Stored items:
※
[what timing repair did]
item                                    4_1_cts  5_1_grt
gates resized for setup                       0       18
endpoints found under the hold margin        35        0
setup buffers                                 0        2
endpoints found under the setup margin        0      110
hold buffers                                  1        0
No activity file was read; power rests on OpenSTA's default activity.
File: config.mk
export PLATFORM = sky130hd
export DESIGN_NAME = idx_reg_bridge
export DESIGN_NICKNAME = d
export VERILOG_FILES = /design/src/rtl/idx_bridge_pkg.sv /design/src/rtl/idx_addr_latch.sv /design/src/rtl/idx_access_engine.sv /design/src/rtl/idx_reg_bridge.sv
export SDC_FILE = /design/constraint.sdc
export NUM_CORES = 1
export LEC_CHECK = 0
export BUFFER_PORTS_ARGS = -buffer_cell sky130_fd_sc_hd__buf_4
export CAP_MARGIN = 10
export CORE_MARGIN = 2
export CORE_UTILIZATION = 45
export DETAILED_ROUTE_END_ITERATION = 8
export PLACE_DENSITY = 0.75
export SLEW_MARGIN = 0
export SYNTH_ARGS = -nofsm -noshare
export SYNTH_HDL_FRONTEND = slang
export SYNTH_SLANG_ARGS = --single-unit
File: constraint.sdc
create_clock -name clk -period 1.75 [get_ports clk]
set_input_delay 0.0875 -clock clk [delete_from_list [all_inputs] [get_ports clk]]
set_output_delay 0.0875 -clock clk [all_outputs]
set_load 0.02 [all_outputs]
File: src/rtl/idx_bridge_pkg.sv
// Package: shared port selector type and control-bit position for the
// indirect register bridge. Assumes a 32-bit host bus.
package idx_bridge_pkg;
    localparam int BUS_W        = 32;
    localparam int GUARD_BIT    = 15;

    typedef enum logic [1:0] {
        SEL_ADDR = 2'd0,
        SEL_DATA = 2'd1,
        SEL_CTRL = 2'd2,
        SEL_NONE = 2'd3
    } port_sel_t;
endpackage
<file path="src/rtl/div_pkg.sv">
package div_pkg;
  localparam int DIV_DEFAULT_W = 16;

  typedef enum logic [0:0] {
    PH_IDLE = 1'b0,
    PH_RUN  = 1'b1
  } div_phase_e;
endpackage

</file>
<file path="src/rtl/div_rst_sync.sv">
module div_rst_sync #(
  parameter int STAGES = 2
) (
  input  logic clk,
  input  logic rst_n,
  output logic rst_n_sync
);
  logic [STAGES-1:0] sync_q;

  always_ff @(posedge clk or negedge rst_n) begin
    if (!rst_n) sync_q <= '0;
    else        sync_q <= {sync_q[STAGES-2:0], 1'b1};
  end

  assign rst_n_sync = sync_q[STAGES-1];
endmodule

</file>
<file path="src/rtl/div_step.sv">
// One combinational iteration: shift the remainder/quotient pair left,
// trial-subtract the divisor, keep the difference only when it fits.
module div_step #(
  parameter int W = div_pkg::DIV_DEFAULT_W
) (
  input  logic [W-1:0] rem_i,
  input  logic [W-1:0] quo_i,
  input  logic [W-1:0] dvs_i,
  output logic [W-1:0] rem_o,
  output logic [W-1:0] quo_o
);
  logic [W-1:0] shifted;
  logic [W:0]   trial;
  logic         carry;
  logic         take;

  always_comb begin
    shifted = {rem_i[W-2:0], quo_i[W-1]};
    trial   = {1'b0, shifted} + {1'b0, ~dvs_i} + (W+1)'(1);
    carry   = trial[W];
    take    = carry | rem_i[W-1];
    rem_o   = take ? trial[W-1:0] : shifted;
    quo_o   = {quo_i[W-2:0], take};
  end
endmodule

</file>
<file path="src/rtl/div_ctrl.sv">
module div_ctrl #(
  parameter int W = div_pkg::DIV_DEFAULT_W
) (
  input  logic clk,
  input  logic rst_n,
  input  logic start,
  output logic load_o,
  output logic busy_o,
  output logic done_o
);
  import div_pkg::*;

  localparam int CW = (W > 2) ? $clog2(W) : 1;
  localparam logic [CW-1:0] LAST = CW'(W - 1);

  div_phase_e    phase_q, phase_d;
  logic [CW-1:0] cnt_q, cnt_d;
  logic          done_q, done_d;

  assign busy_o = (phase_q == PH_RUN);
  assign load_o = start && !busy_o;
  assign done_o = done_q;

  always_comb begin
    phase_d = phase_q;
    cnt_d   = cnt_q;
    done_d  = 1'b0;
    if (load_o) begin
      phase_d = PH_RUN;
      cnt_d   = '0;
    end else if (busy_o) begin
      if (cnt_q == LAST) begin
        phase_d = PH_IDLE;
        done_d  = 1'b1;
      end else begin
        cnt_d = cnt_q + CW'(1);
      end
    end
  end

  always_ff @(posedge clk or negedge rst_n) begin
    if (!rst_n) begin
      phase_q <= PH_IDLE;
      cnt_q   <= '0;
      done_q  <= 1'b0;
    end else begin
      phase_q <= phase_d;
      cnt_q   <= cnt_d;
      done_q  <= done_d;
    end
  end

  // Independent run-length monitor for the busy window.
  logic [CW:0] busy_len_q;
  always_ff @(posedge clk or negedge rst_n) begin
    if (!rst_n)      busy_len_q <= '0;
    else if (busy_o) busy_len_q <= busy_len_q + (CW+1)'(1);
    else             busy_len_q <= '0;
  end

  p_start_busy_r2: assert property (@(posedge clk) disable iff (!rst_n)
    (start && !busy_o) |=> busy_o);
  p_busy_len_r2: assert property (@(posedge clk) disable iff (!rst_n)
    $fell(busy_o) |-> (busy_len_q == (CW+1)'(W)));
  p_done_pulse_r3: assert property (@(posedge clk) disable iff (!rst_n)
    done_o |=> !done_o);
  p_done_idle_r3: assert property (@(posedge clk) disable iff (!rst_n)
    done_o |-> !busy_o);
  p_done_after_busy_r3: assert property (@(posedge clk) disable iff (!rst_n)
    done_o |-> $past(busy_o));
endmodule

</file>
<file path="src/rtl/seq_divider.sv">
module seq_divider #(
  parameter int W = div_pkg::DIV_DEFAULT_W
) (
  input  logic         clk,
  input  logic         rst_n,
  input  logic         start,
  input  logic [W-1:0] dividend,
  input  logic [W-1:0] divisor,
  output logic         busy,
  output logic         done,
  output logic         div_by_zero,
  output logic [W-1:0] quotient,
  output logic [W-1:0] remainder
);
  logic rst_n_s;
  logic load;
  logic step_en;

  logic [W-1:0] rem_q, rem_d, quo_q, quo_d, dvs_q, dvs_d;
  logic         dbz_q, dbz_d;
  logic [W-1:0] rem_nx, quo_nx;

  div_rst_sync #(.STAGES(2)) u_rst (
    .clk       (clk),
    .rst_n     (rst_n),
    .rst_n_sync(rst_n_s)
  );

  div_ctrl #(.W(W)) u_ctrl (
    .clk   (clk),
    .rst_n (rst_n_s),
    .start (start),
    .load_o(load),
    .busy_o(busy),
    .done_o(done)
  );

  div_step #(.W(W)) u_step (
    .rem_i(rem_q),
    .quo_i(quo_q),
    .dvs_i(dvs_q),
    .rem_o(rem_nx),
    .quo_o(quo_nx)
  );

  assign step_en = busy;

  always_comb begin
    rem_d = rem_q;
    quo_d = quo_q;
    dvs_d = dvs_q;
    dbz_d = dbz_q;
    if (load) begin
      rem_d = '0;
      quo_d = dividend;
      dvs_d = divisor;
      dbz_d = (divisor == '0);
    end else if (step_en) begin
      rem_d = rem_nx;
      quo_d = quo_nx;
    end
  end

  always_ff @(posedge clk or negedge rst_n_s) begin
    if (!rst_n_s) begin
      rem_q <= '0;
      quo_q <= '0;
      dvs_q <= '0;
      dbz_q <= 1'b0;
    end else begin
      rem_q <= rem_d;
      quo_q <= quo_d;
      dvs_q <= dvs_d;
      dbz_q <= dbz_d;
    end
  end

  assign quotient    = quo_q;
  assign remainder   = rem_q;
  assign div_by_zero = dbz_q;

  p_rem_below_div_r5: assert property (@(posedge clk) disable iff (!rst_n_s)
    (busy && dvs_q != '0) |-> (rem_q < dvs_q));
  p_hold_idle_r6: assert property (@(posedge clk) disable iff (!rst_n_s)
    (!busy && !start) |=> ($stable(quotient) && $stable(remainder)));
  p_ignore_start_r7: assert property (@(posedge clk) disable iff (!rst_n_s)
    (busy && start) |=> $stable(dvs_q));
  p_zero_all_ones_r8: assert property (@(posedge clk) disable iff (!rst_n_s)
    (done && div_by_zero) |-> (quotient == '1));
endmodule

</file>
<file path="config.mk">
export PLATFORM = sky130hd
export DESIGN_NAME = seq_divider
export DESIGN_NICKNAME = d
export VERILOG_FILES = /design/src/rtl/div_pkg.sv /design/src/rtl/div_rst_sync.sv /design/src/rtl/div_step.sv /design/src/rtl/div_ctrl.sv /design/src/rtl/seq_divider.sv
export SDC_FILE = /design/constraint.sdc
export NUM_CORES = 1
export LEC_CHECK = 0
export ABC_CLOCK_PERIOD_IN_PS = 4550
export BUFFER_PORTS_ARGS = -buffer_cell sky130_fd_sc_hd__buf_2
export CORE_UTILIZATION = 25
export DETAILED_ROUTE_END_ITERATION = 10
export MAX_ROUTING_LAYER = met4
export PLACE_DENSITY = 0.53
export SLEW_MARGIN = 20
export SYNTH_ARGS = -nofsm -noshare
export SYNTH_HDL_FRONTEND = slang
export SYNTH_SLANG_ARGS = --single-unit
export TNS_END_PERCENT = 10
</file>
<file path="constraint.sdc">
create_clock -name clk -period 4.55 [get_ports clk]
set_clock_uncertainty 0.15 [all_clocks]
set_input_delay 0.91 -clock clk [delete_from_list [all_inputs] [get_ports clk]]
set_output_delay 0.91 -clock clk [all_outputs]
set_load 0.01 [all_outputs]
</file>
※
* _YOUR INSTRUCTIONS_:
For the word "setup", go through the records and show each line that carries it.

* _EXERCISE SOLUTION_:
gates resized for setup                       0       18
setup buffers                                 0        2
endpoints found under the setup margin        0      110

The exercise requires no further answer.